<file path="config.mk">
export PLATFORM = sky130hd
export DESIGN_NAME = vfvs_front
export DESIGN_NICKNAME = d
export VERILOG_FILES = /design/src/sv/vfvs_pkg.sv /design/src/sv/vfvs_front.sv
export SDC_FILE = /design/constraint.sdc
export NUM_CORES = 1
export LEC_CHECK = 0
export BUFFER_PORTS_ARGS = -buffer_cell sky130_fd_sc_hd__buf_2
export CORE_AREA = 4 4 41 43
export DETAILED_ROUTE_END_ITERATION = 10
export DIE_AREA = 0 0 45 47
export PLACE_DENSITY = 0.67
export SETUP_SLACK_MARGIN = 0.4
export SLEW_MARGIN = 20
export SYNTH_ARGS = -nofsm -noshare
export SYNTH_HDL_FRONTEND = slang
export SYNTH_SLANG_ARGS = --single-unit
</file>
<file path="constraint.sdc">
create_clock -name vclk -period 1.1
set_input_delay 0.22 -clock vclk [all_inputs]
set_output_delay 0.22 -clock vclk [all_outputs]
set_load 0.005 [all_outputs]
</file>
<file path="src/sv/vfvs_pkg.sv">
`timescale 1ns / 1ps
// vfvs_pkg: shared types and constants for the voxel face visibility store.
// Depends on nothing; imported by every module of the block.
package vfvs_pkg;

   // Operation codes carried in req_tuser.
   localparam logic OP_WRITE = 1'b0;
   localparam logic OP_QUERY = 1'b1;

   localparam int COORD_W     = 6;
   localparam int BT_W        = 3;
   localparam int MASK_W      = 6;
   localparam int REQ_TDATA_W = 24;
   localparam int RSP_TDATA_W = 16;

   // Face bits of the result mask.
   localparam int FACE_YM = 0;
   localparam int FACE_YP = 1;
   localparam int FACE_XM = 2;
   localparam int FACE_XP = 3;
   localparam int FACE_ZP = 4;
   localparam int FACE_ZM = 5;

   // Command queue between front and back.
   localparam int FIFO_DEPTH = 2;
   localparam int FIFO_PW    = $clog2(FIFO_DEPTH);
   localparam int FIFO_CW    = $clog2(FIFO_DEPTH + 1);

   typedef struct packed {
      logic               op;
      logic [COORD_W-1:0] x;
      logic [COORD_W-1:0] y;
      logic [COORD_W-1:0] z;
      logic [BT_W-1:0]    block_type;
   } cmd_type;

   typedef struct packed {
      logic [BT_W-1:0]   block_kind;
      logic [MASK_W-1:0] face_mask;
   } rsp_type;

endpackage

</file>
<file path="src/sv/vfvs_front.sv">
`timescale 1ns / 1ps
// vfvs_front: accepts request words, range-checks and classifies them,
// and pushes the kept commands into the queue. Uses vfvs_pkg.
module vfvs_front
   import vfvs_pkg::*;
#(
   parameter int SIDE   = 16,
   parameter int HEIGHT = 64
) (
   input  logic                   req_tvalid,
   output logic                   req_tready,
   input  logic [REQ_TDATA_W-1:0] req_tdata,
   input  logic [0:0]             req_tuser,
   input  logic                   fifo_full,
   input  logic                   clearing,
   output logic                   push,
   output cmd_type                push_cmd
);

   logic signed [COORD_W-1:0] xs;
   logic signed [COORD_W-1:0] ys;
   logic        [COORD_W-1:0] zu;
   logic                      z_ok;
   logic                      write_ok;
   logic                      query_ok;
   logic                      accept;

   assign xs = $signed(req_tdata[5:0]);
   assign ys = $signed(req_tdata[11:6]);
   assign zu = req_tdata[17:12];

   assign z_ok     = int'({1'b0, zu}) < HEIGHT;
   // border columns are writable, only interior columns are queryable
   assign write_ok = (xs >= -1) && (xs <= SIDE) && (ys >= -1) && (ys <= SIDE) && z_ok;
   assign query_ok = (xs >= 0) && (xs < SIDE) && (ys >= 0) && (ys < SIDE) && z_ok;

   assign req_tready = !fifo_full && !clearing;
   assign accept     = req_tvalid && req_tready;
   assign push       = accept && ((req_tuser[0] == OP_QUERY) ? query_ok : write_ok);

   assign push_cmd.op         = req_tuser[0];
   assign push_cmd.x          = req_tdata[5:0];
   assign push_cmd.y          = req_tdata[11:6];
   assign push_cmd.z          = zu;
   assign push_cmd.block_type = req_tdata[20:18];

endmodule

</file>
Word-level counts from Yosys, hierarchy flattened
Index checks and enable logic that the tools add are counted.

Word-level logic and storage cells: 20. Register bits after elaboration: 0. Input bits: 28.

Mux-type cells: 1. Reductions and logical operators: 11. $lt $le $gt $ge: 8.

Operators with widths (number): >= comparator 6 x 1 -> 1 bit, second input constant (4); less-or-equal comparator 6 bit, second input constant (2); < comparator 6 bit, second input constant (2); logical AND 1 bit (9); zero test 1 bit (2); 2-to-1 mux 1 bit (1).

Longest topological paths before layout
Gate-level depths: netlist of run 1.

Word-level depth: 6. Depth in mapped cells: 3. Depth with buffers taken out: 3.

Worst setup path after synthesis of run 1
Ideal clock, no wire load.

Path type: in2out. Start: input port req_tdata[8]. End: output port push. Arrival: 0.969 ns. Stages: 3. Slack: -0.089 ns. Cells stage by stage: o41a_1 -> o22a_1 -> a211oi_2.

Cells in the longest elaborated chain, start to end: 5. Elaborated cells on any way between the ends: 10.

RTL lines: from (decl) (RTL line vfvs_front.sv:12) `input logic [REQ_TDATA_W-1:0] req_tdata,`; >= comparator 6 x 1 -> 1 bit, on equally long branches (RTL line vfvs_front.sv:34, vfvs_front.sv:35); logical AND 1 bit, on equally long branches (2 in a row) (RTL line vfvs_front.sv:34, vfvs_front.sv:35); 2-to-1 mux 1 bit (*) (RTL line vfvs_front.sv:39) `assign push = accept && ((req_tuser[0] == OP_QUERY) ? query_ok : write_ok);`; logical AND 1 bit (*) (RTL line vfvs_front.sv:39); to (decl) (RTL line vfvs_front.sv:16) `output logic push,`.

Mark *: on every way between the ends. The rest lies on a longest branch, timed or not.

Worst setup path in the final report of run 1
Ends and elaborated chain as after synthesis.

==> results.json, run 1 <==
{
  "detail_route.wl_per_cell_um": 12.3,
  "setup_slack_ps": -318,
  "ys.warnings.count": 0,
  "detail_route.vias_per_cell": 4.24,
  "grt_use_total_pct": 5.35,
  "synth_top_cells_by_area": "buf_4 67%, a211oi_2 5.1%, o41a_1 4.6%",
  "portBuffers": 31,
  "seq_cells": 0,
  "area.sequential_um2": 0,
  "failed_checks": "setup timing",
  "syn_area_per_cell_um2": 7.43,
  "drive_gt1_share_pct": 85.1,
  "outcome": "finished with violations",
  "power_per_cell_area_nw_per_um2": 348,
  "pin_count_of_the_biggest_net_entering_global_routing": 5,
  "hpwl_um": 620,
  "number_of_nets_in_the_layout": 77,
  "wirelength_um": 764,
  "final_util_pct": 30.4,
  "io-pin-count": 52,
  "place.gp.congestion": 0.718,
  "req_time_crit_path_ps": 880,
  "synthesis.instances": 33,
  "cp_slowest_stage_delay_ps": 400,
  "antenna_violations_before_repair": 0,
  "min_period_over_period_pct": 129,
  "max-slew-margin-rel_pct": 82.9,
  "initial_utilization_pct": 18.8,
  "timing.fmax_mhz": 705,
  "gr-total-overflow": 0,
  "ir_drop_uv": 83.7,
  "crit_path_cell_trace": "buf_6, o41a_1, o22a_1, a211oi_2, buf_2",
  "die_w_um": 45,
  "routed-via-count": 263,
  "worst_pin_slew_ps": 256,
  "final_antenna_net_count": 0,
  "synthesis.nets": 61,
  "mappedNetlistArea_um2": 245,
  "holdCritPathClass": "input pin to primary output",
  "final_hold_viol_count": 0,
  "grt_setup_unrepaired": "yes",
  "placement.setup.worst_slack_ps": -354,
  "synthMostInstantiatedCell": "buf_4",
  "die-area_um2": 2120,
  "critical_path_class": "input pin to primary output",
  "grt_pass1_vias": 212,
  "clock_buffer_count": 0,
  "timing.critical_path.buf_inv": 2,
  "vertical_die_dimension_um": 47,
  "placeableCoreArea_um2": 1300,
  "cpMaxStageDelayCell": "o41a_1",
  "rows": 13,
  "timing_max_transition_violations_final": 0,
  "synth.top_cell.area_share_pct": 67.3,
  "area.growth.synth_to_final_pct": 61.2,
  "static-leakage-power_nw": 0.199,
  "antenna-diode-count": 0,
  "path_delay_family": "compound AO/OA/AOI/OAI gates",
  "grt_pass1_wl_um": 869,
  "critPathLaunchType": "input pin",
  "firstDrtPassIters": 1,
  "endpoint_class_of_the_critical_path": "primary output",
  "critPathMaxFanout": 2,
  "synthDistinctLibCells": 12,
  "finalCriticalPeriod_ps": 1420,
  "max-cap-violations": 0,
  "drt-initial-drc-count": 0,
  "synth_area_leader_cell": "buf_4",
  "setup_violations": 1,
  "yosysSeqAreaShare_pct": 0,
  "data_arrival_time_of_the_critical_path_ps": 1200,
  "drcViolationCount": 0
}
## placed cells by master (no fill, tap or decap)
| cell type | instances |
|---|---|
| nand3_1 | 1 |
| o22a_1 | 1 |
| and3_1 | 1 |
| a211oi_2 | 1 |
| nand2_1 | 1 |
| nor2_4 | 1 |
| o41a_1 | 1 |
| buf_2 | 22 |
| buf_4 | 2 |
| nand4_1 | 1 |
| buf_6 | 11 |
| o41ai_4 | 1 |
| buf_8 | 1 |
| o2111ai_2 | 1 |
| o21ai_0 | 1 |
## path summary, 6_finish.rpt
check	end	startpoint	depth (start not counted)
max	push	req_tdata[8]	5
min	push_cmd[0]	req_tdata[18]	0
## final cells by class
| cell class | count | area, um^2 |
|---|---|---|
| well taps | 15 | 18.8 |
| fillers | 154 | 906 |
| repair buffers | 36 | 264 |
| multi-input cells | 11 | 113 |
## report_power, final
group | internal (mW) | switching [mW] | leakage [nW]
clock | 0 | 0 | 0
sequential | 0 | 0 | 0
combinational | 0.0855 | 0.0520 | 0.199
## repair_timing
action | CTS | global route
endpoints found under the setup margin | 4 | 4
endpoints found under the hold margin | 0 | 0
setup buffers | 1 | 2
gates resized for setup | 13 | 6
hold buffers | 0 | 0
pin swaps | 0 | 1
## routing by layer
metal	vias up	share of wire, %	routed length (um)	GRT usage (%)
met4	0	0.65	5	0.585
met1	120	33	250	4.94
met5	-	0	0	0
li1	126	-	-	-
met2	15	55	422	12.4
met3	2	11	86	0.383
## through the flow
| step | std cells | setup TNS [ps] | total power [mW] | area, um^2 | hold slack, ps |
|---|---|---|---|---|---|
| floorplan | 33 | -89.2 | 0.0779 | 245 | 474 |
| global placement | 59 | -337 | 0.0886 | 269 | 440 |
| detailed placement | 59 | -354 | 0.0908 | 269 | 440 |
| CTS | 60 | -336 | 0.120 | 347 | 440 |
| global route | 62 | -343 | 0.148 | 395 | 440 |
| finish | 62 | -318 | 0.138 | 395 | 440 |
## cells by family after synthesis
group                  Yosys count  synth area share (%)
buffers and inverters           22                  67.3
AND/OR/NAND/NOR                  5                  10.2
AO/OA/AOI/OAI                    6                  22.4
No activity file was read; power rests on OpenSTA's default activity.
==> run 2: changes to the inputs <==
PLACE_DENSITY = 0.7   (was 0.67)
==> run 2 against run 1 <==
Effect of this change:
- the run still ends with setup timing left
- highest routed layer unchanged
- hold slack is the same
- sequential share of layout area is the same
- maximum frequency is essentially flat
- core utilization shrank 0.19 points
- largest power group unchanged
- critical path depth is the same
- cell count shrank 3.2%
- design area shrank 0.63%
____
Starting with the first line of the listing, output each line exactly until you have included the one containing "export CORE_AREA = 4 4 41 43".

<file path="config.mk">
export PLATFORM = sky130hd
export DESIGN_NAME = vfvs_front
export DESIGN_NICKNAME = d
export VERILOG_FILES = /design/src/sv/vfvs_pkg.sv /design/src/sv/vfvs_front.sv
export SDC_FILE = /design/constraint.sdc
export NUM_CORES = 1
export LEC_CHECK = 0
export BUFFER_PORTS_ARGS = -buffer_cell sky130_fd_sc_hd__buf_2
export CORE_AREA = 4 4 41 43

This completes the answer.